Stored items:
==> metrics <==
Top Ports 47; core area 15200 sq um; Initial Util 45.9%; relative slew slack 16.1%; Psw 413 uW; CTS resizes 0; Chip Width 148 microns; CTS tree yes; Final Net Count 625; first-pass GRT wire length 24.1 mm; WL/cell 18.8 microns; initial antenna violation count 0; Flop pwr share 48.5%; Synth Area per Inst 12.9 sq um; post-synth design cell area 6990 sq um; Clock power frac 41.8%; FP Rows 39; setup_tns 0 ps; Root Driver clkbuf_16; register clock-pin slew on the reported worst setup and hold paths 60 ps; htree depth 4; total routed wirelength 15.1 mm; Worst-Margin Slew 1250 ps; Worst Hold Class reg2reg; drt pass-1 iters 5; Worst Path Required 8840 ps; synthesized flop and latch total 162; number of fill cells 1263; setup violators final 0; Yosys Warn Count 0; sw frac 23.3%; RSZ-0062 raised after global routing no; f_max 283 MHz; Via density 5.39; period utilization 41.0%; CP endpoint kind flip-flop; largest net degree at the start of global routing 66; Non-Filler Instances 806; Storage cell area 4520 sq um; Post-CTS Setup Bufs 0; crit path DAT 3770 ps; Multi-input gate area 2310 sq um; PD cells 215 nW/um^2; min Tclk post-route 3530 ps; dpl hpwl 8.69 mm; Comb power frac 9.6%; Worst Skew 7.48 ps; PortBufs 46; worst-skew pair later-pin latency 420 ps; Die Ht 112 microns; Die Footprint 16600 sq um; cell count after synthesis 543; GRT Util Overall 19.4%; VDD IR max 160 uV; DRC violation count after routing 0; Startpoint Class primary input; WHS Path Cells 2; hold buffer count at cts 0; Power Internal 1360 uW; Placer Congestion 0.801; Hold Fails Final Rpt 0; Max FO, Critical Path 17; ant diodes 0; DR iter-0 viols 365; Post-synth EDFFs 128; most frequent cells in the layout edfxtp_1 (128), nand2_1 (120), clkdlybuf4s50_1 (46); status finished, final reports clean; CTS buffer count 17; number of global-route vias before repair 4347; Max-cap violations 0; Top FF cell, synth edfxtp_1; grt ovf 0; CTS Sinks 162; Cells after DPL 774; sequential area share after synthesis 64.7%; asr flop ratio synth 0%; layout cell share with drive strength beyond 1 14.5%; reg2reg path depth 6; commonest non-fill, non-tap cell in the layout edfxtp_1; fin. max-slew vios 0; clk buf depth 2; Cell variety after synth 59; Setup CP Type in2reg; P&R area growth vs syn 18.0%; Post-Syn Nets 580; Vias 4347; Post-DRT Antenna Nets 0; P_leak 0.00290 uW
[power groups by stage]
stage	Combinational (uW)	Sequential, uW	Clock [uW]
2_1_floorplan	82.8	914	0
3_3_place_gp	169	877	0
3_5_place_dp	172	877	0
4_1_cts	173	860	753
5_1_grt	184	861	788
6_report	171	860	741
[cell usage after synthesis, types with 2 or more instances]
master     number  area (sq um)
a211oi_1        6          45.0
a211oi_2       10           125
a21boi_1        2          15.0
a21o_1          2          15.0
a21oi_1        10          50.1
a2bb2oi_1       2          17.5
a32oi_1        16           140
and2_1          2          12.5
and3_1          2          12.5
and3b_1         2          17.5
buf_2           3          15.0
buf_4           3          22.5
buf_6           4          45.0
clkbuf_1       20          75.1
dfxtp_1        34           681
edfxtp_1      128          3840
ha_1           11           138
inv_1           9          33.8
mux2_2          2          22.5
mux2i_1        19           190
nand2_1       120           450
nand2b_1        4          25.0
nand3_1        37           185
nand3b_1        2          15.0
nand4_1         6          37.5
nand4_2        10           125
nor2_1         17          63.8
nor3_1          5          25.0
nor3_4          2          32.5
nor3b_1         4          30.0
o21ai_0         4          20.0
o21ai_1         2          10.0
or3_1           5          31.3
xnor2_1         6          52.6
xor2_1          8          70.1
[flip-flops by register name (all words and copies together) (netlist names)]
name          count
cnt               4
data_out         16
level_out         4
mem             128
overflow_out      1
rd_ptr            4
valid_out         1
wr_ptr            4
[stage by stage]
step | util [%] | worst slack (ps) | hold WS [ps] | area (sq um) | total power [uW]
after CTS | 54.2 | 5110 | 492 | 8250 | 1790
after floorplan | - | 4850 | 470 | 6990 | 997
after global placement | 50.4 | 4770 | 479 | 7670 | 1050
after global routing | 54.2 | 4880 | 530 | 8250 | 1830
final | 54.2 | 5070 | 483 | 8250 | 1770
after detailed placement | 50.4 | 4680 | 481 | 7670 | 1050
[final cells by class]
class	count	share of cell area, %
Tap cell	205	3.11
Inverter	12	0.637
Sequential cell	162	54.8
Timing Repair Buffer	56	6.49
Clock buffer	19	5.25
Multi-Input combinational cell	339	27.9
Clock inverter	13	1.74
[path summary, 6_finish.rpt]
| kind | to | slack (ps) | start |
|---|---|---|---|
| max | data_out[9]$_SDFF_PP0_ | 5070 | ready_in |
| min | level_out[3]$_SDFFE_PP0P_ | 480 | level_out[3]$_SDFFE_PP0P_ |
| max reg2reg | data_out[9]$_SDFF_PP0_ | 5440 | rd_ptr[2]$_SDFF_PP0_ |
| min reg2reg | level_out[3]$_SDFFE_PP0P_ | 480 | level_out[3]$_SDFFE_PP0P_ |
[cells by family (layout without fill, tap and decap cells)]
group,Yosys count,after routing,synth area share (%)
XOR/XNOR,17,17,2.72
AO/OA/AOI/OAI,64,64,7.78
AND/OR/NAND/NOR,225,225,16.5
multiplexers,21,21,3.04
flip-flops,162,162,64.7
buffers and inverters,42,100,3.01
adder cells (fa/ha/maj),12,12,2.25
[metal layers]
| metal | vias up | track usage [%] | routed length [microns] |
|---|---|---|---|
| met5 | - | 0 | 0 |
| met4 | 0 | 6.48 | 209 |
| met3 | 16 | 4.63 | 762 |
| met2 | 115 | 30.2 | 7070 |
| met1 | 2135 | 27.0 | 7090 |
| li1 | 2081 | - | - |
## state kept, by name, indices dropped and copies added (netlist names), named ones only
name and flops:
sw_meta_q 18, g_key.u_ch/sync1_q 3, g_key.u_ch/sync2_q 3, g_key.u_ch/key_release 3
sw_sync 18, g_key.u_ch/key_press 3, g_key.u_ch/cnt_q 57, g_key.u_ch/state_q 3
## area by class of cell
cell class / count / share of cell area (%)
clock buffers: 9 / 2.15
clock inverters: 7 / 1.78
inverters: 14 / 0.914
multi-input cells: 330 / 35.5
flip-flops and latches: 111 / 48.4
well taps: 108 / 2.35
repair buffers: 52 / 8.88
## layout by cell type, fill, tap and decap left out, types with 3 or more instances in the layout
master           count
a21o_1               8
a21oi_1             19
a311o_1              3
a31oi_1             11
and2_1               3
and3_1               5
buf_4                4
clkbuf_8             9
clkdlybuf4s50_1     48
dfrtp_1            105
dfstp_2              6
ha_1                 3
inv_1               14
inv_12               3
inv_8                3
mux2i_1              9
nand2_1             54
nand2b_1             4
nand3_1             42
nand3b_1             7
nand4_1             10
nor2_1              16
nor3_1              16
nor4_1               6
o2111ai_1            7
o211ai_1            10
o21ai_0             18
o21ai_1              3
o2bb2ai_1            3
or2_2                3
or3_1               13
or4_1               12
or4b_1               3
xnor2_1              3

...

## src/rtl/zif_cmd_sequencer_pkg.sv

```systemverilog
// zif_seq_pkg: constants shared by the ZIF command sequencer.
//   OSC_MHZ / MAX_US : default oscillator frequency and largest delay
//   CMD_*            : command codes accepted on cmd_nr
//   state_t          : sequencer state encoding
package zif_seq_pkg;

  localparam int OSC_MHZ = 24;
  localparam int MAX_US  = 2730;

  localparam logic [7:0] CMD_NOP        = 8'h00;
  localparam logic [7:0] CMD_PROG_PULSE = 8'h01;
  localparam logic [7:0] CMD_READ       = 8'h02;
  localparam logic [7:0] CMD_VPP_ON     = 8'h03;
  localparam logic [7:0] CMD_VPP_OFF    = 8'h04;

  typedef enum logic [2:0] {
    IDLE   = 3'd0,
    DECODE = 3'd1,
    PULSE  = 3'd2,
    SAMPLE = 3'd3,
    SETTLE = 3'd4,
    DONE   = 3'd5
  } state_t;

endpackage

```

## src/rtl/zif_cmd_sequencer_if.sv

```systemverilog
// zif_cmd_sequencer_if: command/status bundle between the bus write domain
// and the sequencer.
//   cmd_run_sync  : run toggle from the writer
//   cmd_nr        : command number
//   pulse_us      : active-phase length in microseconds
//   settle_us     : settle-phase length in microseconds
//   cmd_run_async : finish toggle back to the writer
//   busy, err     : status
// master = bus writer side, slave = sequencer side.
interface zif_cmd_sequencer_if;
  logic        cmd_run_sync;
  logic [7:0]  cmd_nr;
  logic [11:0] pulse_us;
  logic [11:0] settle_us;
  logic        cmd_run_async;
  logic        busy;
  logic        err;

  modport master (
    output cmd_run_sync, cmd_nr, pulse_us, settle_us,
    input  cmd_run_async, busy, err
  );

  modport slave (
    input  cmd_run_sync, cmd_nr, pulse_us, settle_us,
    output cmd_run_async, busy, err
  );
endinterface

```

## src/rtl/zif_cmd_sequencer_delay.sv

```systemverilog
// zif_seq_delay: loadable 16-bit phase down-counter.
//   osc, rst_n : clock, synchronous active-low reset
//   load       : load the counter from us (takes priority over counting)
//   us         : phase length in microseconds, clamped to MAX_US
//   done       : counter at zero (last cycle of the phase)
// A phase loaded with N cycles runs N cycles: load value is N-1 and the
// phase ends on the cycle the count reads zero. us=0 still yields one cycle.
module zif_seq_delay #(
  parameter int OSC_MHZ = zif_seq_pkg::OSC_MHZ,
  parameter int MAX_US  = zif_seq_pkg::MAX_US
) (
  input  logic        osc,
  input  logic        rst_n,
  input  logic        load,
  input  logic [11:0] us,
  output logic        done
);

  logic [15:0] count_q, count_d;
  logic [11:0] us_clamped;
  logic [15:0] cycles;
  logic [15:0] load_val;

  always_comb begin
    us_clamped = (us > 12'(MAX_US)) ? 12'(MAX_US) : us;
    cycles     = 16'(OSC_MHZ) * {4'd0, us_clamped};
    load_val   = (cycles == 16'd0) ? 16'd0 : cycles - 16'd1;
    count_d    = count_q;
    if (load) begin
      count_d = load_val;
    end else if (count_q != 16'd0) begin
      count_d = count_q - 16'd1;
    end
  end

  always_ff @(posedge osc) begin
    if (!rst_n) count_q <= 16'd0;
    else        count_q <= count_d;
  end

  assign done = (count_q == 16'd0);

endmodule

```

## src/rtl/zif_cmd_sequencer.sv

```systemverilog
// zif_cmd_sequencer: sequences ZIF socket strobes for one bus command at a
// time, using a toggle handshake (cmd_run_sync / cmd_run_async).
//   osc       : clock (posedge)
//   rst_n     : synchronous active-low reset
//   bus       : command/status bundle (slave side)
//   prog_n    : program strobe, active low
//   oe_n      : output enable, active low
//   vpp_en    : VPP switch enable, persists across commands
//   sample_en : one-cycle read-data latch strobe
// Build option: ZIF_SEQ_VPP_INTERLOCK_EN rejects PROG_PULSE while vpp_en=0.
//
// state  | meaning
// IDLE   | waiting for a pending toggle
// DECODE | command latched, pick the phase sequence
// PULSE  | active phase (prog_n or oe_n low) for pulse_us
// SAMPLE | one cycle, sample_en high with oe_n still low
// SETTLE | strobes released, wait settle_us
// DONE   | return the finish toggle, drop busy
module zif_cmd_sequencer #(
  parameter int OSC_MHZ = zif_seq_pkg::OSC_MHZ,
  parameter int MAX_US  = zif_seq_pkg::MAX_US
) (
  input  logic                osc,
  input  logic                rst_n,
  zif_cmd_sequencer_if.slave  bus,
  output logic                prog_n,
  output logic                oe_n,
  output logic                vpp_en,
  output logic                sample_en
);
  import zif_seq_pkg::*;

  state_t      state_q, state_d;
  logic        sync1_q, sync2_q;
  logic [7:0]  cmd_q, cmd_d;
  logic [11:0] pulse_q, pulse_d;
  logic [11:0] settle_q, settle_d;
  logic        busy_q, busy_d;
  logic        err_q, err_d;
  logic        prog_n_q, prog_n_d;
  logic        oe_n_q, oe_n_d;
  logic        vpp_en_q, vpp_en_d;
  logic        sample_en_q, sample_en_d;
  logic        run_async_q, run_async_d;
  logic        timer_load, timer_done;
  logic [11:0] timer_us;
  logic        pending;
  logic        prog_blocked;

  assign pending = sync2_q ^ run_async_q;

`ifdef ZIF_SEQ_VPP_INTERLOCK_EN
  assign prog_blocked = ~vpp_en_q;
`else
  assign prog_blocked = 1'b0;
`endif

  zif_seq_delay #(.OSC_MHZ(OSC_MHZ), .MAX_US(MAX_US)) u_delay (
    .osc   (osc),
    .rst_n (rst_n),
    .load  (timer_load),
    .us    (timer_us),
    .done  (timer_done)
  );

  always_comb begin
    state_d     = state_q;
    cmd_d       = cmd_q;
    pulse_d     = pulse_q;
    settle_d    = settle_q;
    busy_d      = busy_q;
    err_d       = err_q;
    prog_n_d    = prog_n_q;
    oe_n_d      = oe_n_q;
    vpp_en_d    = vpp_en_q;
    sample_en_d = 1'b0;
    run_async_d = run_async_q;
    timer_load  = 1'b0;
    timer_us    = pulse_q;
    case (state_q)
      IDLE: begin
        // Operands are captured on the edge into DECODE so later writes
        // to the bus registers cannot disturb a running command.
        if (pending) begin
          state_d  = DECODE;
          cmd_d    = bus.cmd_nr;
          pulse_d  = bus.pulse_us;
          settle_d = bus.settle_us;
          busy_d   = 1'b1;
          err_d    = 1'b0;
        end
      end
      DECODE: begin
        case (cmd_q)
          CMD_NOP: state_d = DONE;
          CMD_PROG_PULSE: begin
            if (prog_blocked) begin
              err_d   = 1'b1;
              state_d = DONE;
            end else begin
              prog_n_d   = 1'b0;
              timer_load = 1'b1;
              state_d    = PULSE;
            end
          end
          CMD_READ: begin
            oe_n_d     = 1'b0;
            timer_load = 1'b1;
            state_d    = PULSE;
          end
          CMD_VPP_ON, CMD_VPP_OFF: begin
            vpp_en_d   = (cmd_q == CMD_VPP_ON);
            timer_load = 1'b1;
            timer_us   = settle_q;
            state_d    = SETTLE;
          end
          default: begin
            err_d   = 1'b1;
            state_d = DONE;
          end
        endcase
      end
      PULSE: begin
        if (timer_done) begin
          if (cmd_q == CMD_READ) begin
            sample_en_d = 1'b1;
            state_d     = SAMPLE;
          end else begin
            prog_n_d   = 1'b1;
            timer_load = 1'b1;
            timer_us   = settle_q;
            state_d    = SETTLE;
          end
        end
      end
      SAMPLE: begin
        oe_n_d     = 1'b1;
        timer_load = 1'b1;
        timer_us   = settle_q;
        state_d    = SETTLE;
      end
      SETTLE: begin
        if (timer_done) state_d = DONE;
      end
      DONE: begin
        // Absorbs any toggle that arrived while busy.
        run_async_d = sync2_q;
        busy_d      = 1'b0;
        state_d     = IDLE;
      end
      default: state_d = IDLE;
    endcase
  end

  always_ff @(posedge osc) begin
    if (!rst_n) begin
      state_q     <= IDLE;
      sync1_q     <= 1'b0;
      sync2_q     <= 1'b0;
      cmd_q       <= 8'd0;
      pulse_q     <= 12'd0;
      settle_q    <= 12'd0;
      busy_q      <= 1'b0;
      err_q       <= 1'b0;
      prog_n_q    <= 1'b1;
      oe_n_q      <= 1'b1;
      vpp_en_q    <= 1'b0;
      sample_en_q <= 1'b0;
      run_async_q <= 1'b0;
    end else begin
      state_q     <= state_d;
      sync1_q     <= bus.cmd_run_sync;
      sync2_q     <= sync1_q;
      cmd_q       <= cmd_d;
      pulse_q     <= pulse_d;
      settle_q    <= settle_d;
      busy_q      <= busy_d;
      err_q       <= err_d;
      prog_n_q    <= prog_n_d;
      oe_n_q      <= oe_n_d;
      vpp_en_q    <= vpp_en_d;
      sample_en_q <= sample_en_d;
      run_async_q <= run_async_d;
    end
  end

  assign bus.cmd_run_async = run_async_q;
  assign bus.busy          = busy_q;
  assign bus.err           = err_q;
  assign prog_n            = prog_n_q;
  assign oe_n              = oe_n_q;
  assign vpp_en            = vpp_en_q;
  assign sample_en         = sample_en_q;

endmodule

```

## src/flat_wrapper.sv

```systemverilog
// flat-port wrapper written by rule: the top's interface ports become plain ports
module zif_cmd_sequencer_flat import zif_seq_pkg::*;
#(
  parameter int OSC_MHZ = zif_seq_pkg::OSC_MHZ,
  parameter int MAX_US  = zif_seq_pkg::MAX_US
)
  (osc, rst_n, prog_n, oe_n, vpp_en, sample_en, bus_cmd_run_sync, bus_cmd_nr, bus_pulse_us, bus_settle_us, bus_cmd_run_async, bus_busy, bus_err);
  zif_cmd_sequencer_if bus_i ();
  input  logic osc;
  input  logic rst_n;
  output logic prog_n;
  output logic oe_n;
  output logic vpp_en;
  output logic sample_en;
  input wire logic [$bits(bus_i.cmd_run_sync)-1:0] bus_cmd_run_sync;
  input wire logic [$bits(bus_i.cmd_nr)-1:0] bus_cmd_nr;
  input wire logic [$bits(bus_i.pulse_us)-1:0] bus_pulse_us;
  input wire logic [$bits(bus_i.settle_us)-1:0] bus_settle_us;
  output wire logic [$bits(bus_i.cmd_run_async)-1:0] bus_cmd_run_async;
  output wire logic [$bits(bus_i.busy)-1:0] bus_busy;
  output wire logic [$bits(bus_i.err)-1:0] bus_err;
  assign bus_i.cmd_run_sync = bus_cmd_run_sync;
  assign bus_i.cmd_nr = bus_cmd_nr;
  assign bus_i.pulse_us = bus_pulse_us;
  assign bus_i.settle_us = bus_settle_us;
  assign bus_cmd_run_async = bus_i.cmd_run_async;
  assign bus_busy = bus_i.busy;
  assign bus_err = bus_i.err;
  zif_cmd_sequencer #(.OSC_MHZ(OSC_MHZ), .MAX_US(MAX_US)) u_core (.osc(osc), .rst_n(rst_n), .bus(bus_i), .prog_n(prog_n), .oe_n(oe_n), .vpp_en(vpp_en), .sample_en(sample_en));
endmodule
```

The problem:
Search the lines above for the string "more", then show every one that has it.

Answer:
[cell usage after synthesis, types with 2 or more instances]
## layout by cell type, fill, tap and decap left out, types with 3 or more instances in the layout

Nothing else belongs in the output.